(Collected data)

▼

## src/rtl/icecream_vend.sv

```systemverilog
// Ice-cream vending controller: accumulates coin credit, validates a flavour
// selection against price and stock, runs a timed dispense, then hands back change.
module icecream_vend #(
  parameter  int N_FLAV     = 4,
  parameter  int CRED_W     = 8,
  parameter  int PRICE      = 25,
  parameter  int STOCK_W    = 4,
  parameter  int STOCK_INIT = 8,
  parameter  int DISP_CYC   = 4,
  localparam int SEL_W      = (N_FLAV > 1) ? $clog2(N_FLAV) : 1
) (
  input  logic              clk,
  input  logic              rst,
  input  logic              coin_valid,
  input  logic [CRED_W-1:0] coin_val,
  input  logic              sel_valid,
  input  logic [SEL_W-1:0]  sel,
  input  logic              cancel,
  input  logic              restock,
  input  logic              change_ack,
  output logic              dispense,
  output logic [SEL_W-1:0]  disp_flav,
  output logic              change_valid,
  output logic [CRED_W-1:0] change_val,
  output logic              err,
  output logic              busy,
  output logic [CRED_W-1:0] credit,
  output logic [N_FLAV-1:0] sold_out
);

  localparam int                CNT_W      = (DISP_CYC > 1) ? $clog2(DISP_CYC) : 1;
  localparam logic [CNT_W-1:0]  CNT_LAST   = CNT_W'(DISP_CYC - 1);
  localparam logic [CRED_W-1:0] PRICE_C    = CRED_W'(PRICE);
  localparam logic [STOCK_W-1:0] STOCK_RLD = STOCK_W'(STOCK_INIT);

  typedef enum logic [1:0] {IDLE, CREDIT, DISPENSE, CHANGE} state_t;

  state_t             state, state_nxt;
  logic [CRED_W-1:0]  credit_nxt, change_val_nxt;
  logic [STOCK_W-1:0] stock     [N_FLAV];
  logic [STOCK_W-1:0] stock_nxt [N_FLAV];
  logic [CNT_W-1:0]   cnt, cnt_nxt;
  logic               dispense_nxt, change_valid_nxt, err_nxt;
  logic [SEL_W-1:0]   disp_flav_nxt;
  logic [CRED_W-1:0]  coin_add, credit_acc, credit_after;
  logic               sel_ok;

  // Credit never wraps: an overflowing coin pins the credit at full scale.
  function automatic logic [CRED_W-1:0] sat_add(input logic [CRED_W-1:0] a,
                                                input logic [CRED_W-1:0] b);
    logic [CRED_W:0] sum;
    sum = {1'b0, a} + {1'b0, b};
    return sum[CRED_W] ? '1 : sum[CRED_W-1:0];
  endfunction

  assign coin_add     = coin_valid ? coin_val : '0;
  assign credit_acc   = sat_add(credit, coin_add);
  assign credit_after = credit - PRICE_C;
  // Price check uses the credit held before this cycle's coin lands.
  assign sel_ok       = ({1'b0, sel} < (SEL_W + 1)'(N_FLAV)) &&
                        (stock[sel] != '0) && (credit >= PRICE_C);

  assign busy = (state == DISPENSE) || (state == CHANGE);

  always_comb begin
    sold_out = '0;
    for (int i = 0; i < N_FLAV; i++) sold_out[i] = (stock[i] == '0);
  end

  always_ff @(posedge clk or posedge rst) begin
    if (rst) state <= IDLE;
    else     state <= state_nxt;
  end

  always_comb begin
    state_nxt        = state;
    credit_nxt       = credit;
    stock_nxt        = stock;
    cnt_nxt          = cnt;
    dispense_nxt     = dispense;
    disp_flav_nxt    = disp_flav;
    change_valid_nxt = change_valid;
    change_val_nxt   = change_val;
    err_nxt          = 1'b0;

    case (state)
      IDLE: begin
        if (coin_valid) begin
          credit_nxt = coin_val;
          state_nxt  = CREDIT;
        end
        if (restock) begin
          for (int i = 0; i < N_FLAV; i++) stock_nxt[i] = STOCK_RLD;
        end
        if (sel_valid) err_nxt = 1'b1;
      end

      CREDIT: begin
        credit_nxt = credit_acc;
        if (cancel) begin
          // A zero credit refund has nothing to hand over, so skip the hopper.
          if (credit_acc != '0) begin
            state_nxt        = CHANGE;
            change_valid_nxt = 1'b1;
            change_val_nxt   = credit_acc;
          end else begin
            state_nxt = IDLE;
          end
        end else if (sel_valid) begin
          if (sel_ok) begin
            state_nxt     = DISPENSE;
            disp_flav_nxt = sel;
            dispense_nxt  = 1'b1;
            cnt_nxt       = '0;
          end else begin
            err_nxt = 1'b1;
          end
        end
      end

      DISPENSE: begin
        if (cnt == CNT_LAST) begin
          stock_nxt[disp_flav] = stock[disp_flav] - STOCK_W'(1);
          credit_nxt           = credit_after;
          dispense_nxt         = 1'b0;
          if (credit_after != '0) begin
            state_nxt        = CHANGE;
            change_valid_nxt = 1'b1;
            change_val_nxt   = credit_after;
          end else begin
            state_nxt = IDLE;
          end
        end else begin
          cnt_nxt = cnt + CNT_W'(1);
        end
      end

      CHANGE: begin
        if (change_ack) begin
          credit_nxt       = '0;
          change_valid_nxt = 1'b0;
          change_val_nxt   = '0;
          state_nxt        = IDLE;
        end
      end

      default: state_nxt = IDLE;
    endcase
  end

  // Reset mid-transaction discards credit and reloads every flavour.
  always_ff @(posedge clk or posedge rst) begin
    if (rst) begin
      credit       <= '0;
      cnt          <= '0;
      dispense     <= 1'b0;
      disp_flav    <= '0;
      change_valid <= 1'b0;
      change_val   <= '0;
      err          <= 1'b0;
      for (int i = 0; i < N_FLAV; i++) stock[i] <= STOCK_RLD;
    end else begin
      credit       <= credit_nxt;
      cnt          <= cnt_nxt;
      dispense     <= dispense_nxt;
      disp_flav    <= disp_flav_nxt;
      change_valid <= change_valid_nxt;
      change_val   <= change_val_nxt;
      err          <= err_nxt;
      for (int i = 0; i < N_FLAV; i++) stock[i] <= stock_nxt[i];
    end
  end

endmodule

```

▲
▼

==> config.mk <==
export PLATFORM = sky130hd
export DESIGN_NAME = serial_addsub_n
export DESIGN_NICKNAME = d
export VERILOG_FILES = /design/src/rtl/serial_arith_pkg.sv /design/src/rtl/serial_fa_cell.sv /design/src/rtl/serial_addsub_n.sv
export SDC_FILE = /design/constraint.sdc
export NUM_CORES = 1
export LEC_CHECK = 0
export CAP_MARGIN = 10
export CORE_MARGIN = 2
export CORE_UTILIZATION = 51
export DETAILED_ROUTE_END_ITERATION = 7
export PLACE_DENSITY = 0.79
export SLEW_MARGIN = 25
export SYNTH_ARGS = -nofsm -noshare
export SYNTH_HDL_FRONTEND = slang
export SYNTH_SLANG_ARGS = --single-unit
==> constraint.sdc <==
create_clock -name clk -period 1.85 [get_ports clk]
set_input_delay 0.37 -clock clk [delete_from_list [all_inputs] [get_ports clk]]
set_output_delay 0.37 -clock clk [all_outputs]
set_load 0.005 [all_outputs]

▲

▸ **What to produce**: Beginning at the line with "set_output_delay 0.37 -clock" and ending at the line with "set_load 0.005 [all_outputs]", reproduce each line of the data above exactly, and add no other lines.

▸ **Response box**:
set_output_delay 0.37 -clock clk [all_outputs]
set_load 0.005 [all_outputs]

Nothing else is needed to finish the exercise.